This is, of course, not the first time one of Cohen’s songs has played a prominent role on a soundtrack. In 1971, Robert Altman used three of the songs off Songs of Leonard Cohen to unforgettably haunting effect in McCabe & Mrs. Miller, layering them almost like ambient sounds that floated in and out of the film’s atmosphere. Then — following the success of his masterful synth-driven comeback album, 1988’s I’m Your Man — the ’90s saw a whole new generation embrace Cohen through his placement on soundtracks: A few I’m Your Man songs appeared in the Christian Slater flick Pump Up the Volume, and more famously, songs from his 1992 album The Future were used in Natural Born Killers. Cohen’s no stranger to TV either: You can go to Hulu right now and watch Cohen’s 1984 guest appearance on (yep, really) Miami Vice.
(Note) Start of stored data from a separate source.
<file path="src/rtl/counter_cfg_sequencer.sv">
// Bus-master front end for the up/down counter: writes PLR/ULR/LLR/CCR, verifies them by readback,
// fires one start pulse, waits for ec and reports status plus run length.
module counter_cfg_sequencer #(
  parameter int WR_PULSE = 2,
  parameter int SETTLE   = 2,
  parameter int TIMEOUT  = 4096,
  parameter int RUN_W    = 16
) (
  input  logic             clk,
  input  logic             reset,
  input  logic             cfg_valid,
  output logic             cfg_ready,
  input  logic [7:0]       cfg_plr,
  input  logic [7:0]       cfg_ulr,
  input  logic [7:0]       cfg_llr,
  input  logic [7:0]       cfg_ccr,
  output logic [7:0]       bus_dout,
  output logic             bus_oe,
  input  logic [7:0]       bus_din,
  output logic             ncs,
  output logic             nwr,
  output logic             nrd,
  output logic             a1,
  output logic             a0,
  output logic             start,
  input  logic             ec,
  input  logic             err,
  output logic             done,
  output logic [1:0]       status,
  output logic [RUN_W-1:0] run_cycles
);

  localparam logic [2:0] S_IDLE   = 3'd0;
  localparam logic [2:0] S_PRECHK = 3'd1;
  localparam logic [2:0] S_WR     = 3'd2;
  localparam logic [2:0] S_RD     = 3'd3;
  localparam logic [2:0] S_SETTLE = 3'd4;
  localparam logic [2:0] S_START  = 3'd5;
  localparam logic [2:0] S_WAIT   = 3'd6;
  localparam logic [2:0] S_FIN    = 3'd7;

  localparam int CNT_W = $clog2(TIMEOUT + WR_PULSE + SETTLE + 2);
  localparam logic [CNT_W-1:0] PH_STRB = CNT_W'(WR_PULSE);
  localparam logic [CNT_W-1:0] PH_LAST = CNT_W'(WR_PULSE + 1);
  localparam logic [CNT_W-1:0] ST_LAST = CNT_W'(SETTLE - 1);
  localparam logic [CNT_W-1:0] TO_LAST = CNT_W'(TIMEOUT - 1);

  logic [2:0]           state_q, state_d;
  logic [CNT_W-1:0]     cnt_q, cnt_d;
  logic [1:0]           idx_q, idx_d;
  logic [3:0][7:0]      cfg_q, cfg_d;
  logic [1:0]           status_q, status_d;
  logic [RUN_W-1:0]     run_q, run_d;
  logic                 ncs_q, ncs_d, nwr_q, nwr_d, nrd_q, nrd_d;
  logic                 oe_q, oe_d, start_q, start_d, done_q, done_d, ready_q, ready_d;
  logic [7:0]           dout_q, dout_d;
  logic [1:0]           addr_q, addr_d;

  // Sequencer next-state: access phases counted by cnt, register index by idx.
  always_comb begin
    state_d  = state_q;
    cnt_d    = cnt_q;
    idx_d    = idx_q;
    cfg_d    = cfg_q;
    status_d = status_q;
    run_d    = run_q;
    case (state_q)
      S_IDLE: begin
        if (cfg_valid && ready_q) begin
          state_d  = S_PRECHK;
          cfg_d    = {cfg_ccr, cfg_llr, cfg_ulr, cfg_plr};
          status_d = 2'b00;
          run_d    = '0;
        end else begin
          state_d = S_IDLE;
        end
      end
      S_PRECHK: begin
        cnt_d = '0;
        idx_d = 2'd0;
        if ((cfg_q[0] < cfg_q[2]) || (cfg_q[0] > cfg_q[1])) begin
          state_d  = S_FIN;
          status_d = 2'b10;
        end else begin
          state_d = S_WR;
        end
      end
      S_WR: begin
        if (cnt_q == PH_LAST) begin
          cnt_d = '0;
          if (idx_q == 2'd3) begin
            state_d = S_RD;
            idx_d   = 2'd0;
          end else begin
            idx_d = idx_q + 2'd1;
          end
        end else begin
          cnt_d = cnt_q + CNT_W'(1);
        end
      end
      S_RD: begin
        // A locked counter ignores writes, so a stale readback shows up here.
        if ((cnt_q == PH_STRB) && (bus_din != cfg_q[idx_q])) begin
          state_d  = S_FIN;
          status_d = 2'b01;
        end else if (cnt_q == PH_LAST) begin
          cnt_d = '0;
          if (idx_q == 2'd3) begin
            state_d = S_SETTLE;
            idx_d   = 2'd0;
          end else begin
            idx_d = idx_q + 2'd1;
          end
        end else begin
          cnt_d = cnt_q + CNT_W'(1);
        end
      end
      S_SETTLE: begin
        if (cnt_q == ST_LAST) begin
          cnt_d = '0;
          if (err) begin
            state_d  = S_FIN;
            status_d = 2'b10;
          end else begin
            state_d = S_START;
          end
        end else begin
          cnt_d = cnt_q + CNT_W'(1);
        end
      end
      S_START: begin
        state_d = S_WAIT;
        cnt_d   = '0;
      end
      S_WAIT: begin
        if (ec) begin
          state_d  = S_FIN;
          status_d = 2'b00;
        end else begin
          run_d = (&run_q) ? run_q : run_q + RUN_W'(1);
          if (cnt_q == TO_LAST) begin
            state_d  = S_FIN;
            status_d = 2'b11;
          end else begin
            cnt_d = cnt_q + CNT_W'(1);
          end
        end
      end
      S_FIN:   state_d = S_IDLE;
      default: state_d = S_IDLE;
    endcase
  end

  // Output decode from the next state so every bus pin comes straight from a flop.
  always_comb begin
    ncs_d   = 1'b1;
    nwr_d   = 1'b1;
    nrd_d   = 1'b1;
    oe_d    = 1'b0;
    dout_d  = 8'h00;
    addr_d  = 2'b00;
    start_d = (state_d == S_START);
    done_d  = (state_d == S_FIN);
    ready_d = (state_d == S_IDLE);
    case (state_d)
      S_WR: begin
        ncs_d  = 1'b0;
        addr_d = idx_d;
        dout_d = cfg_d[idx_d];
        oe_d   = (cnt_d != PH_LAST);
        nwr_d  = (cnt_d == '0) || (cnt_d == PH_LAST);
      end
      S_RD: begin
        ncs_d  = 1'b0;
        addr_d = idx_d;
        nrd_d  = (cnt_d == '0) || (cnt_d == PH_LAST);
      end
      S_SETTLE, S_START, S_WAIT: ncs_d = 1'b0;
      default: ncs_d = 1'b1;
    endcase
  end

  // State and output registers with synchronous active-low reset.
  always_ff @(posedge clk) begin
    if (!reset) begin
      state_q  <= S_IDLE;
      cnt_q    <= '0;
      idx_q    <= 2'd0;
      cfg_q    <= '0;
      status_q <= 2'b00;
      run_q    <= '0;
      ncs_q    <= 1'b1;
      nwr_q    <= 1'b1;
      nrd_q    <= 1'b1;
      oe_q     <= 1'b0;
      dout_q   <= 8'h00;
      addr_q   <= 2'b00;
      start_q  <= 1'b0;
      done_q   <= 1'b0;
      ready_q  <= 1'b1;
    end else begin
      state_q  <= state_d;
      cnt_q    <= cnt_d;
      idx_q    <= idx_d;
      cfg_q    <= cfg_d;
      status_q <= status_d;
      run_q    <= run_d;
      ncs_q    <= ncs_d;
      nwr_q    <= nwr_d;
      nrd_q    <= nrd_d;
      oe_q     <= oe_d;
      dout_q   <= dout_d;
      addr_q   <= addr_d;
      start_q  <= start_d;
      done_q   <= done_d;
      ready_q  <= ready_d;
    end
  end

  assign cfg_ready  = ready_q;
  assign bus_dout   = dout_q;
  assign bus_oe     = oe_q;
  assign ncs        = ncs_q;
  assign nwr        = nwr_q;
  assign nrd        = nrd_q;
  assign a1         = addr_q[1];
  assign a0         = addr_q[0];
  assign start      = start_q;
  assign done       = done_q;
  assign status     = status_q;
  assign run_cycles = run_q;

endmodule

</file>
<file path="config.mk">
export PLATFORM = sky130hd
export DESIGN_NAME = counter_cfg_sequencer
export DESIGN_NICKNAME = d
export VERILOG_FILES = /design/src/rtl/counter_cfg_sequencer.sv
export SDC_FILE = /design/constraint.sdc
export NUM_CORES = 1
export LEC_CHECK = 0
export CORE_ASPECT_RATIO = 1.1
export CORE_UTILIZATION = 58
export CTS_CLUSTER_DIAMETER = 60
export DETAILED_ROUTE_END_ITERATION = 10
export MAX_ROUTING_LAYER = met4
export PLACE_DENSITY = 0.9
export SYNTH_ARGS = -nofsm -noshare
export SYNTH_HDL_FRONTEND = slang
export SYNTH_SLANG_ARGS = --single-unit
export TNS_END_PERCENT = 20
</file>
<file path="constraint.sdc">
create_clock -name clk -period 4.85 [get_ports clk]
set_clock_uncertainty 0.15 [all_clocks]
set_input_delay 0.7275 -clock clk [delete_from_list [all_inputs] [get_ports clk]]
set_output_delay 0.7275 -clock clk [all_outputs]
set_load 0.005 [all_outputs]
</file>
-- After elaboration in Yosys (flattened, before gate mapping)
Cells that the tools add are included.
- latch bits: 0
- register bits after elaboration: 85
- memories kept: 0
- output and inout port bits: 35
- input bits: 45
- memory bits (read-only): 0
- RAM bits: 0
- multipliers: 0
- bitwise logic cells: 0
- add/subtract/negate cells: 3
- shift-type cells: 0
- equal/unequal tests: 29
- reductions and logical operators: 18
- div/mod/pow operators: 0
- mux-type cells: 41
- order comparisons: 4
- operators with widths (operator ; count):
    $mux W13 ; 5
    $pmux W13 S5 ; 1
    $mux W32 ; 2
    $mux W16 ; 3
    $eq A13 B2 Y1 const B ; 3
    $bmux W8 S2 ; 2
    $pmux W16 S2 ; 1
    $mux W3 ; 9
    $eq A3 B3 Y1 const B ; 8
    $pmux W3 S8 ; 1
    $mux W2 ; 11
    $add A16 B1 Y16 const B ; 1
    $mux W8 ; 2
    $reduce_and A16 Y1 ; 1
    $ne A2 B2 Y1 const B ; 7
    $add A13 B1 Y13 const B ; 1
    $eq A13 B1 Y1 const B ; 1
    $eq A13 B12 Y1 const B ; 1
    $logic_not A13 Y1 ; 1
    $ne A13 B2 Y1 const B ; 1
    $eq A3 B2 Y1 const B ; 4
    $pmux W2 S5 ; 1
    $gt A8 B8 Y1 ; 1
    $lt A8 B8 Y1 ; 1
    other kinds (18) ; 26

-- Depth between registers and ports, before layout
- word-level depth: 9
- gate-level depth with buffers: 12
- mapped depth without buffers: 11

-- Least setup slack after synthesis
OpenSTA, ideal clock, no wires.
- kind: register -> register
- from: reg idx_q[0]
- to: reg dout_q[7] (netlist: bus_dout[7])
- path buffers: 2
- library setup time: 0.075 ns
- cell stages (with the launch flop): 12
- required time: 4.625 ns
- arrival: 2.594 ns
- slack: 2.031 ns
- cell sequence: dfxtp_1 > buf_6 > mux4_2 > xnor2_1 > nand4_1 > nor2_4 > nor3_2 > nor3b_4 > nand2_2 > or3b_1 > buf_2 > o22ai_1
- cells in the longest elaborated chain, start to end: 8
- elaborated cells on any way between the ends: 20
- classes of those cells: add/sub: 1; eq/ne: 3; mux: 14; reduce/logical: 2
- RTL lines (element ; RTL line ; source):
    start: declaration ; 50 ; logic [1:0] idx_q, idx_d;
    start signal: assignment ; 204 ; idx_q <= idx_d;
    $bmux W8 S2 ; 103 ; if ((cnt_q == PH_STRB) && (bus_din != cfg_q[idx_q])) begin
    $mux W8 (implied by the code) ; 103 ;
    $ne A8 B8 Y1 ; 103 ;
    $logic_and A1 B1 Y1 ; 103 ;
    $mux W3 or $mux W2 (tied branches) ; 103 ;
    $pmux W3 S8 or $pmux W2 S3 (tied branches) ; 67 ; case (state_q)
    $eq A3 B2 Y1 or $bmux W8 S2 (tied branches) ; 165, 169 ;
    $reduce_and A2 Y1 (no line) or $mux W8 (tied branches) ; - ;
    end signal: assignment ; 212 ; dout_q <= dout_d;
    end: declaration ; 56 ; logic [7:0] dout_q, dout_d;
Parallel ways exist; a longest one is shown, timed or not. The select of a mux whose other input is x is not followed.
A chain may end at the register's enable or synchronous reset.

-- Final worst setup path
- from: reg idx_q[0]
- to: reg dout_q[2] (netlist: bus_dout[2])
The elaborated chain is that of the path after synthesis.

==> impl_metrics.ini <==
[detailed_routing]
avgViaCountPerCell = 6.08
firstDrtPassIters = 5
wl_per_cell_um = 16.8
drt-total-wl_mm = 13.1
vias = 4770
drc = 0
dr.first_iter.drc_count = 341
ant_nets = 0

[floorplanning]
core_area_um2 = 8040
rows = 34
dieHeight_um = 98.4
start_util = 0.610
die_w_um = 89.7
dieArea_um2 = 8830
pin_count = 80

[timing]
slew_viol_final = 0
hold_ws_ps = 326
slew_headroom = 0.457
grt_setup_unrepaired = no
finalCriticalPeriod_ps = 3840
hold_viol_final = 0
period_share = 0.791
tns_ps = 0
clock.fmax_mhz = 261
setup_viol = 0
worstMarginPinSlew_ps = 814

[global_route]
grt_max_degree = 58
grt_pass1_vias = 4643
grt_pass1_wl_mm = 21.7
antenna_found_initial = 0
gr-usage-all-layers = 0.326
grt.overflow.total = 0

[logic_synthesis]
ys_seq_elements = 85
synthCells = 614
async_flop_share = 0
synth_top_area_share = 0.347
ys_types = 61
syn-cell-area_um2 = 4900
yosysWarnings = 0
synthTopCellsByArea = dfxtp_1 35%, nand2_1 7.7%, a21boi_0 6.0%
postSynthAreaPerCell_um2 = 7.99
synth_ff_type = dfxtp_1
synth_edf_count = 0
synth_nets = 679
yosysTopAreaCell = dfxtp_1
ys_seq_area_frac = 0.347

[worst_setup_path]
path_class = reg2reg
critPathBufInv = 0
timing.rr.end = bus_dout[2]
cp_slowest_cell = dfxtp_1
path_cells = mux4_2, xnor2_1, nand4_1, nor2_4, o31a_1, and2_1, nor2_1, a211oi_1, o22ai_1
cpLargestDelayFamily = simple AND/OR/NAND/NOR gates
critPathRequiredTime_ps = 4930
r2r-start = idx_q[0]
cp_max_fo = 24
crit_path_end_kind = register
r2r_cells = 9
worstPathArrival_ps = 3920
critPathMaxStageDelay_ps = 790
start_kind = register
r2r_slack_ps = 1010

[run_status]
status = finished, final reports clean

[layout]
final_util = 0.733
antennaDiodeCount = 0
area_growth_pct = 20.1
layout_common_cells = 101 x nand2_1, 85 x dfxtp_1, 79 x clkdlybuf4s50_1
final_area_um2 = 5890
mostFrequentLayoutCell = nand2_1
drive_gt1_frac = 0.0518
layout.nets = 737

[pwr]
power_mw = 2.52
power_density_nw_per_um2 = 427
p_leak_nw = 2.05
irDropWorstVdd_uv = 235

[placement]
gp_congestion = 0.962
port_buffers = 79
placement.cell_area_um2 = 5710
hpwl_mm = 9.32

[clocking]
cts_sinks = 85
clockBufferDepth = 2
hold_buffers = 0
clkSlewWorstSetupHoldPaths_ps = 90
cts_tree = yes
cts_setup_buffers = 0
clkLatencyLatePin_ps = 370
htreeDepth = 3
cts_buffers = 9
ctsResizeCount = 0
clock-root-buffer = clkbuf_8

[worst_hold_path]
min_from = status[0]
whs_endpoint = status[0]
hold_class = reg2reg
whs_path_depth = 2

[run]
max_cap_violations = 0
[final cells by class]
cell class	count	area, um^2
Clock buffer	11	131
Clock inverter	4	50.0
Fill cell	590	2150
Inverter	30	113
Multi-Input combinational cell	463	2940
Sequential cell	85	1700
Tap cell	108	135
Timing Repair Buffer	83	821
[registers in the layout (all words and copies together) (netlist names)]
name	flops
cfg_q	32
bus_oe	1
status	2
start	1
run_cycles	16
cfg_ready	1
state_q	3
idx_q	2
nwr	1
cnt_q	13
done	1
nrd	1
addr_q	2
ncs	1
bus_dout	8
[metrics by stage]
stage / setup slack [ps] / instances
CTS: 1090 / 784
detailed placement: 1160 / 769
floorplan: 2030 / 614
global route: 742 / 784
finish: 1010 / 784
global placement: 1300 / 769
[tightest hold or removal path, stage by stage, from the launching register on]
cell and delay, ps:
dfxtp_1 320, nand2_1 50, a21boi_0 60
[cell usage after synthesis, drive strengths merged, types with 8 or more instances]
cell / instances
a211oi: 10
a21boi: 43
a21oi: 38
and2: 11
buf: 12
clkbuf: 24
dfxtp: 85
ha: 20
inv: 30
mux4: 8
nand2: 102
nand3: 16
nand4: 8
nor2: 43
nor2b: 15
nor3: 13
o21ai: 26
o22ai: 13
or3: 8
xnor2: 13
[metal layers]
metal	global-route usage	up-vias	part of all wire
met4	0.151	0	0.037
met1	0.370	2235	0.39
met3	0.0645	59	0.057
met5	-	-	0
li1	-	2292	-
met2	0.542	184	0.51
[logic make-up after synthesis]
family | Yosys count | share of synthesized area
flip-flops | 85 | 0.347
multiplexers | 9 | 0.0393
buffers and inverters | 66 | 0.0543
AO/OA/AOI/OAI | 168 | 0.229
adder cells (fa/ha/maj) | 20 | 0.0510
AND/OR/NAND/NOR | 246 | 0.244
XOR/XNOR | 20 | 0.0357
[worst max path at each step]
stage                     startpoint     endpoint  depth (start not counted)
after floorplan             idx_q[0]  bus_dout[7]                         11
after global placement      idx_q[0]       bus_oe                          9
after detailed placement    idx_q[0]  bus_dout[5]                          9
after CTS                   idx_q[0]  bus_dout[2]                          9
after global routing        idx_q[0]  bus_dout[5]                          9
final                       idx_q[0]  bus_dout[2]                          9
[where the power goes]
part	switching [mW]	internal, mW
combinational	0.651	0.451
sequential	0.131	0.799
clock	0.252	0.235
total	1.03	1.48
Note: power is estimated with default switching activity, not from simulation.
In a way, “slow” has been the default speed for Cohen’s entire career. It took decades (and countless covers) for his song “Hallelujah” to become the beloved anthem it is today, and his hugely successful 2008 world tour was something of a long-delayed victory lap. (His 2012 album, the cheekily titled Old Ideas, was also his highest-charting album to date.) Hopefully, the True Detective bump will expose a whole new generation to Cohen’s music and continue his late-career renaissance. And hey, maybe the show’s producers can even hook him up with the designers who do those evocative credit-sequence visuals. As the cover of his most recent live album demonstrates, he’s in pretty dire need of a new Photoshop guy.